As agências de notícias e os principais portais internacionais acompanham de perto os desdobramentos dos fortes abalos sísmicos registrados em países vizinhos da América do Sul. O cenário coloca em evidência a dinâmica geológica do continente e mobiliza esforços humanitários e de resgate.
Terremoto na Colômbia: O país foi atingido por um sismo de magnitude 7,4, com epicentro localizado em San José del Palmar, no departamento de Chocó, e foco a pouco mais de 100 km de profundidade. O tremor de intensidade intermediária afetou extensas áreas urbanas — incluindo Bogotá, Cali e Medellín —, provocando centenas de vítimas e danos estruturais significativos.

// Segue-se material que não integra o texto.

This is an optimization exercise on Yosys and OpenROAD, whose aim is small area, not a production implementation.
Only simulation tests tie the RTL to the original design; equivalence was not proved.

===== run.sh =====
#!/bin/bash
# synth_recipe.tcl (not shown) runs the flow's synth.tcl, then flattens the netlist and writes it again
# the make line also repeats each setting of config.mk as NAME=value (left out here)
make -C /OpenROAD-flow-scripts/flow DESIGN_CONFIG=/design/flow/config.mk WORK_HOME=/design/flow/orfs CLKGATE_MAP_FILE= SYNTH_SCRIPT=/design/flow/synth_recipe.tcl finish
What follows belongs to an exercise in optimizing a design on an open flow for small area, a short achievable clock period and few clock cycles per item; a production flow would make more cautious choices. Only simulation tests tie the RTL to the original design; equivalence was not proved.

==> design/flow/design.v <==
module voler_mac (
    input  wire        clk,
    input  wire        rst,
    input  wire        in_valid,
    output wire        in_ready,
    input  wire [31:0] in_instr,
    input  wire [23:0] in_x0,
    input  wire [23:0] in_y0,
    input  wire [23:0] in_x1,
    input  wire [23:0] in_y1,
    output reg         out_valid,
    output reg  [23:0] out_data
);
    localparam [7:0] OP_END    = 8'h02;
    localparam [7:0] OP_DSTART = 8'h03;
    localparam [7:0] OP_STA    = 8'h23;
    localparam [7:0] OP_MAC    = 8'h40;
    localparam [7:0] OP_MAC2   = 8'h41;
    localparam [7:0] OP_DMAC   = 8'h42;
    localparam [7:0] OP_MACM   = 8'h43;
    localparam [7:0] OP_TAPX   = 8'h44;
    localparam [7:0] OP_ADDA   = 8'h48;
    localparam [7:0] OP_ACCLD  = 8'h49;
    localparam [7:0] OP_ASH    = 8'h4A;
    localparam [7:0] OP_RDA    = 8'h4B;
    localparam [7:0] OP_RDESR  = 8'h50;
    localparam [7:0] OP_WRESR  = 8'h51;
    reg [55:0] acc [0:3];
    reg        frac, cmpat, satacc;
    reg [3:0]  ovg;
    reg        lflag;
    assign in_ready = 1'b1;
    wire       fire = in_valid && in_ready;
    wire [7:0] op   = in_instr[31:24];
    wire [1:0] fa     = in_instr[23:22];
    wire [1:0] fb     = in_instr[21:20];
    wire       f_sub  = in_instr[21];
    wire       f_clr  = in_instr[20];
    wire       f_suba = in_instr[3];
    wire       f_subb = in_instr[2];
    wire       f_addasub = in_instr[19];
    wire       f_rnd  = in_instr[21];
    wire [1:0] f_view = in_instr[20:19];
    wire [2:0] f_pos  = in_instr[15:13];
    wire [4:0] f_k    = in_instr[12:8];
    wire [55:0] acc_a = acc[fa];
    wire [55:0] acc_b = acc[fb];
    wire signed [47:0] mul0 = $signed(in_x0) * $signed(in_y0);
    wire signed [47:0] mul1 = $signed(in_x1) * $signed(in_y1);
    wire signed [57:0] prod0 = frac ? {{9{mul0[47]}}, mul0, 1'b0} : {{10{mul0[47]}}, mul0};
    wire signed [57:0] prod1 = frac ? {{9{mul1[47]}}, mul1, 1'b0} : {{10{mul1[47]}}, mul1};
    reg  signed [57:0] base_a;
    reg  signed [57:0] term_a;
    reg                sub_a;
    always @(*) begin
        base_a = {{2{acc_a[55]}}, acc_a};
        term_a = prod0;
        sub_a  = f_sub;
        case (op)
            OP_MAC, OP_MACM: begin
                if (f_clr) base_a = 58'd0;
            end
            OP_MAC2: begin
                if (f_clr) base_a = 58'd0;
                term_a = prod0 + prod1;
            end
            OP_DMAC: begin
                sub_a = f_suba;
            end
            OP_ADDA: begin
                term_a = {{2{acc_b[55]}}, acc_b};
                sub_a  = f_addasub;
            end
            default: ;
        endcase
    end
    wire signed [57:0] sum_a = sub_a ? base_a - term_a : base_a + term_a;
    wire               ovf_a = (sum_a[57:55] != 3'b000) && (sum_a[57:55] != 3'b111);
    wire        [55:0] res_a = !ovf_a  ? sum_a[55:0] :
                               !satacc ? sum_a[55:0] :
                               sum_a[57] ? {1'b1, 55'd0} : {1'b0, {55{1'b1}}};
    wire signed [57:0] base_b = {{2{acc_b[55]}}, acc_b};
    wire signed [57:0] sum_b  = f_subb ? base_b - prod1 : base_b + prod1;
    wire               ovf_b  = (sum_b[57:55] != 3'b000) && (sum_b[57:55] != 3'b111);
    wire        [55:0] res_b  = !ovf_b  ? sum_b[55:0] :
                                !satacc ? sum_b[55:0] :
                                sum_b[57] ? {1'b1, 55'd0} : {1'b0, {55{1'b1}}};
    wire signed [63:0] ash_wide = {{8{acc_a[55]}}, acc_a};
    wire        [3:0]  ash_left = f_k[3:0];
    wire        [3:0]  ash_right = 4'd0 - f_k[3:0];
    wire signed [63:0] ash_l = ash_wide <<< ash_left;
    wire signed [63:0] ash_r = ash_wide >>> ash_right;
    wire               ash_ovf = f_k[4] ? 1'b0 :
                                 (ash_l[63:55] != 9'h000) && (ash_l[63:55] != 9'h1FF);
    wire        [55:0] ash_res = f_k[4] ? ash_r[55:0] :
                                 !ash_ovf ? ash_l[55:0] :
                                 !satacc  ? ash_l[55:0] :
                                 ash_l[63] ? {1'b1, 55'd0} : {1'b0, {55{1'b1}}};
    reg [55:0] ld_res;
    always @(*) begin
        ld_res = acc_a;
        case (f_pos)
            3'd0: ld_res = {{32{in_x0[23]}}, in_x0};
            3'd1: ld_res = {{8{in_x0[23]}}, in_x0, 24'd0};
            3'd2: ld_res[55:32] = in_x0;
            3'd3: ld_res[31:8]  = in_x0;
            3'd4: ld_res[7:0]   = in_x0[7:0];
            default: ;
        endcase
    end
    wire signed [32:0] lr_floor = {{1{acc_a[55]}}, acc_a[55:24]};
    wire        [23:0] lr_rem   = acc_a[23:0];
    wire               lr_up    = f_rnd && ((lr_rem > 24'h800000) ||
                                  ((lr_rem == 24'h800000) && (cmpat || lr_floor[0])));
    wire signed [32:0] lr_round = lr_floor + (lr_up ? 33'sd1 : 33'sd0);
    wire               lr_hi    = (lr_round > 33'sd8388607);
    wire               lr_lo    = (lr_round < -33'sd8388608);
    wire        [23:0] lr_val   = lr_hi ? 24'h7FFFFF :
                                  lr_lo ? 24'h800000 : lr_round[23:0];
    reg [23:0] rd_val;
    always @(*) begin
        case (f_view)
            2'd0: rd_val = lr_val;
            2'd1: rd_val = acc_a[55:32];
            2'd2: rd_val = acc_a[31:8];
            default: rd_val = {16'd0, acc_a[7:0]};
        endcase
    end
    wire [23:0] esr_word    = {11'd0, lflag, ovg, 5'd0, frac, cmpat, satacc};
    wire [23:0] status_word = {15'd0, satacc, cmpat, frac, 1'b0, lflag, ovg};
    integer n;
    always @(posedge clk) begin
        if (rst) begin
            for (n = 0; n < 4; n = n + 1)
                acc[n] <= 56'd0;
            frac      <= 1'b1;
            cmpat     <= 1'b0;
            satacc    <= 1'b0;
            ovg       <= 4'd0;
            lflag     <= 1'b0;
            out_valid <= 1'b0;
            out_data  <= 24'd0;
        end else begin
            out_valid <= 1'b0;
            if (fire) begin
                case (op)
                    OP_MAC, OP_MAC2, OP_MACM, OP_TAPX, OP_ADDA: begin
                        acc[fa] <= res_a;
                        if (ovf_a) ovg[fa] <= 1'b1;
                    end
                    OP_DMAC: begin
                        acc[fa] <= res_a;
                        acc[fb] <= res_b;
                        if (ovf_a) ovg[fa] <= 1'b1;
                        if (ovf_b) ovg[fb] <= 1'b1;
                    end
                    OP_ACCLD: begin
                        acc[fa] <= ld_res;
                    end
                    OP_ASH: begin
                        acc[fa] <= ash_res;
                        if (ash_ovf) ovg[fa] <= 1'b1;
                    end
                    OP_RDA: begin
                        out_valid <= 1'b1;
                        out_data  <= rd_val;
                        if (f_view == 2'd0 && (lr_hi || lr_lo)) lflag <= 1'b1;
                    end
                    OP_STA: begin
                        out_valid <= 1'b1;
                        out_data  <= lr_val;
                        if (lr_hi || lr_lo) lflag <= 1'b1;
                    end
                    OP_RDESR: begin
                        out_valid <= 1'b1;
                        out_data  <= esr_word;
                    end
                    OP_END: begin
                        out_valid <= 1'b1;
                        out_data  <= status_word;
                    end
                    OP_WRESR: begin
                        ovg   <= ovg & ~in_instr[11:8];
                        if (in_instr[12]) lflag <= 1'b0;
                        if (in_instr[4]) satacc <= in_instr[0];
                        if (in_instr[5]) cmpat  <= in_instr[1];
                        if (in_instr[6]) frac   <= in_instr[2];
                    end
                    OP_DSTART: begin
                        ovg    <= 4'd0;
                        lflag  <= 1'b0;
                        satacc <= in_instr[0];
                        cmpat  <= in_instr[1];
                        frac   <= in_instr[2];
                    end
                    default: ;
                endcase
            end
        end
    end
endmodule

Precedente na Venezuela: Cerca de 50 dias antes, a Venezuela enfrentou tremores de magnitudes 7,2 e 7,5 que resultaram em milhares de óbitos. Por terem ocorrido de forma mais rasa (a cerca de 10 km da superfície), os abalos venezuelanos geraram impactos severos na superfície.

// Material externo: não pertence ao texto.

This design comes from an exercise in tuning for a short achievable clock period and few clock cycles per item on the open sky130 flow, not from production work. In this exercise RTL edits were held to simulation tests only and were not proved equivalent to the original. Power and IR drop assume default switching activity.

==> flow/design.v (excerpt) <==
module galley_decoder (
    input  wire        clk,
    input  wire        rst,
    input  wire        start,
    input  wire [1:0]  exp_ratio,
    input  wire [12:0] exp_len,
    output wire        busy,
    input  wire        in_valid,
    input  wire [31:0] in_data,
    output wire        in_ready,
    output wire        wr_en,
    output wire [11:0] wr_addr,
    output wire [7:0]  wr_data,
    output wire        rd_en,
    output wire [11:0] rd_addr,
    input  wire [7:0]  rd_data,
    output reg         done,
    output reg         ok,
    output reg  [2:0]  fail_check,
    output reg  [12:0] len_out
);
    localparam LF = 6;                
    localparam F  = 1 << LF;
    localparam [7:0] P_IDLE  = 8'b00000001,
                     P_HDR0  = 8'b00000010,
                     P_HDR1  = 8'b00000100,
                     P_CHK   = 8'b00001000,
                     P_RUN   = 8'b00010000,
                     P_PAD   = 8'b00100000,
                     P_DRAIN = 8'b01000000,
                     P_FIN   = 8'b10000000;
    localparam [1:0] K_LITHEAD = 2'd0,    
                     K_LITBYTE = 2'd1,    
                     K_MATCH   = 2'd2,    
                     K_BAD     = 2'd3;    
    reg        busy_r;
    reg [7:0]  pstate;
    reg [1:0]  ratio;
    reg [12:0] elen;
    reg [9:0]  nw_m1;             
    assign busy = busy_r;
    wire accept = start && pstate[0];     
    reg [9:0] nw_m1_in;
    always @(*) begin
        case (exp_ratio)
            2'd1:    nw_m1_in = 10'd511;
            2'd2:    nw_m1_in = 10'd767;
            default: nw_m1_in = 10'd895;
        endcase
    end
    wire st_idle  = pstate[0];
    wire st_hdr0  = pstate[1];
    wire st_hdr1  = pstate[2];
    wire st_chk   = pstate[3];
    wire st_run   = pstate[4];
    wire st_pad   = pstate[5];
    wire st_drain = pstate[6];
    wire st_fin   = pstate[7];
    reg        in_ready_r;
    reg        more;              
    reg [9:0]  wcnt;
    reg        ir_v;
    reg        ir_trl;
    reg        ir_zero;
    reg [31:0] ir_w;
  ...
Size: roughly 8,400 cells after synthesis, roughly 110 I/O pins, ~130,000 sq um of cells after synthesis.
clock: 8.0 ns
lec_check: 0
cap_margin: 20
core_margin: 2
core_utilization: 40
place_density: 0.6
setup_slack_margin: 5
slew_margin: 20
tns_end_percent: 100
run.sh (not shown) runs the stock make flow with config.mk's settings and CLKGATE_MAP_FILE= SYNTH_SCRIPT=/design/flow/synth_recipe.tcl, a recipe that flattens the netlist after the stock synthesis.
Testbench counts at the start, summed over its fixed seeds: cycles 276,464, galleys 72.
Context: an optimization exercise on an open-source flow, tuned for small area. The choices shown serve that exercise and are no tape-out recipe.
Where RTL was checked, it was by simulation tests only, not by an equivalence proof against the original.
The RTL of runs 2 to 4 was laid out without a check of its function.
No activity file was given, so power comes from the tool's default toggle rates.

==> flow/design.v <==
module uplink_rx (
    input  wire        clk,
    input  wire        rst,           
    input  wire        port_kind,     
    input  wire        sof,           
    input  wire        bit_valid,     
    input  wire        bit_data,
    input  wire [15:0] ov_thr,        
    input  wire [15:0] uv_thr,        
    output reg         frame_done,    
    output wire [1:0]  frame_err,     
    output wire [3:0]  ftype,
    output wire [7:0]  seq,
    output wire [7:0]  len,
    output wire [31:0] status,
    output wire        val_valid,     
    output wire [4:0]  val_idx,
    output wire [15:0] val_data,
    output wire        val_ov,
    output wire        val_uv,
    output wire        val_sus
);
    localparam [31:0] CRC_POLY = 32'h04C1_1DB7;
    localparam [2:0] S_IDLE = 3'b000, S_DEAD = 3'b001, S_HDR = 3'b010,
                     S_PAY = 3'b100, S_STAT = 3'b101, S_CRC = 3'b110;
    reg [2:0]  st;
    reg [8:0]  cnt;         
    reg [4:0]  ph;          
    reg [3:0]  stg;         
    reg [31:0] crc;
    reg [31:0] stat_sr;
    reg [3:0]  ft_sr;
    reg [7:0]  seq_sr;
    reg [3:0]  w_sr;        
    reg        zbad;        
    reg        rel_pend, rel_act;
    wire [8:0] nxt = cnt + 9'd1;
    wire [4:0] b   = nxt[4:0];
    wire in_hdr  = (st == S_HDR);
    wire in_pay  = (st == S_PAY);
    wire in_stat = (st == S_STAT);
    wire in_crc  = (st == S_CRC);
    reg pair_ok;
    always @(*) begin
        case (ft_sr)
            4'h8: pair_ok = !port_kind && (w_sr == 4'd12);
            4'h9: pair_ok =  port_kind && (w_sr == 4'd4);
            4'hA: pair_ok = !port_kind && (w_sr == 4'd9);
            4'hB: pair_ok = (w_sr >= 4'd1) && (w_sr <= 4'd4);
            4'hC: pair_ok = (w_sr == 4'd0);
            4'hD: pair_ok = (w_sr == 4'd0);
            4'hF: pair_ok = (w_sr == 4'd1);
            default: pair_ok = 1'b0;
        endcase
    end
    wire hdr_ok = pair_ok && !zbad && !bit_data;
    wire hdr_end  = in_hdr && (b == 5'd31);
    wire pay_end  = in_pay && (nxt[8:5] == w_sr) && (b == 5'd0);
    wire stat_end = in_stat && (b == 5'd0);
    wire crc_end  = in_crc && (b == 5'd31);
    wire crc_ok = &crc;
    wire dead   = (st == S_DEAD);
    always @(posedge clk) begin
        if (rst) begin
            st         <= S_IDLE;
            frame_done <= 1'b0;
            rel_pend   <= 1'b0;
            rel_act    <= 1'b0;
        end else begin
            frame_done <= 1'b0;
            if (sof) begin
                st <= S_HDR;
            end else if (bit_valid) begin
                if (hdr_end) begin
                    st <= hdr_ok ? S_PAY : S_DEAD;
                    frame_done <= !hdr_ok;
                end
                if (pay_end)  st <= S_STAT;
                if (stat_end) st <= S_CRC;
                if (crc_end) begin
                    st <= S_IDLE;
                    frame_done <= 1'b1;
                end
            end
            if (frame_done && !dead && crc_ok && (w_sr != 4'd0))
                rel_pend <= 1'b1;
            else if (ph == 5'd23)
                rel_pend <= 1'b0;
            if (rel_pend && ph == 5'd23)
                rel_act <= 1'b1;
            else if (ph == {w_sr, 1'b1} - 5'd2)
                rel_act <= 1'b0;
        end
    end
    always @(posedge clk) begin
        ph <= (rst || ph == 5'd23) ? 5'd0 : ph + 5'd1;
        if (sof)
            cnt <= 9'd479;
        else if (bit_valid)
            cnt <= nxt;
        if (bit_valid) begin
            stg[nxt[1:0]] <= bit_data;
            crc <= {crc[30:0], bit_data ^ in_hdr} ^ ((crc[31] && !in_hdr) ? CRC_POLY : 32'd0);
        end
        if (bit_valid && in_hdr) begin
            if (b <= 5'd11) {ft_sr, seq_sr} <= {ft_sr[2:0], seq_sr, bit_data};
            if (b >= 5'd14 && b <= 5'd17) w_sr <= {w_sr[2:0], bit_data};
        end
        if (sof)
            zbad <= 1'b0;
        else if (bit_valid && in_hdr && (b == 5'd12 || b == 5'd13 || b >= 5'd18) && bit_data)
            zbad <= 1'b1;
        if (bit_valid && (in_pay || (in_stat && !stat_end)))
            stat_sr <= {stat_sr[30:0], bit_data};
    end
    wire       wen = st[2];
    wire [3:0] wj  = cnt[3:0];
    wire [4:0] wi  = cnt[8:4];
    wire [4:0] ph1 = ph + 5'd1;
    wire       eq0 = (ph == wi);           
    wire       eq1 = (ph1 == wi);          
    genvar l;
    generate
        for (l = 0; l < 16; l = l + 1) begin : lane
            reg [23:0] r;
            wire cur  = (wj >= l) && (wj <= l + 3);
            wire prev = (l >= 13) && (wj <= l - 13);
            wire we   = wen && ((cur && eq0) || (prev && eq1));
            always @(posedge clk)
                r <= {r[22:0], we ? ~stg[l % 4] : r[23]};
            assign val_data[15 - l] = ~r[23];
        end
    endgenerate
    assign val_valid = rel_act;
    assign val_idx   = ph;
    function automatic gt16(input [15:0] a, input [15:0] b);
        integer k;
        reg c;
        begin
            c = 1'b0;
            for (k = 0; k < 16; k = k + 1)
                c = (a[k] & ~b[k]) | ((a[k] | ~b[k]) & c);
            gt16 = c;
        end
    endfunction
    wire cells = w_sr[3] & w_sr[2];
    assign val_ov  = cells && gt16(val_data, ov_thr);
    assign val_uv  = cells && gt16(uv_thr, val_data);
    assign val_sus = cells && (gt16(val_data, 16'd50000) || stat_sr[25]);
    assign frame_err = {!dead && !crc_ok, dead};
    assign ftype  = ft_sr;
    assign seq    = seq_sr;
    assign len    = {2'b00, w_sr, 2'b00};
    assign status = stat_sr;
endmodule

Origens Tectônicas Distintas: Especialistas em geofísica esclarecem que, apesar da proximidade temporal e das magnitudes parecidas, os eventos não possuem relação de causa e efeito. O fenômeno colombiano decorre da interação de subducção entre a Placa de Nazca e a Sul-Americana, enquanto os sismos na Venezuela envolveram um movimento de falhas rasas e deslizamento lateral entre as placas do Caribe e Sul-Americana.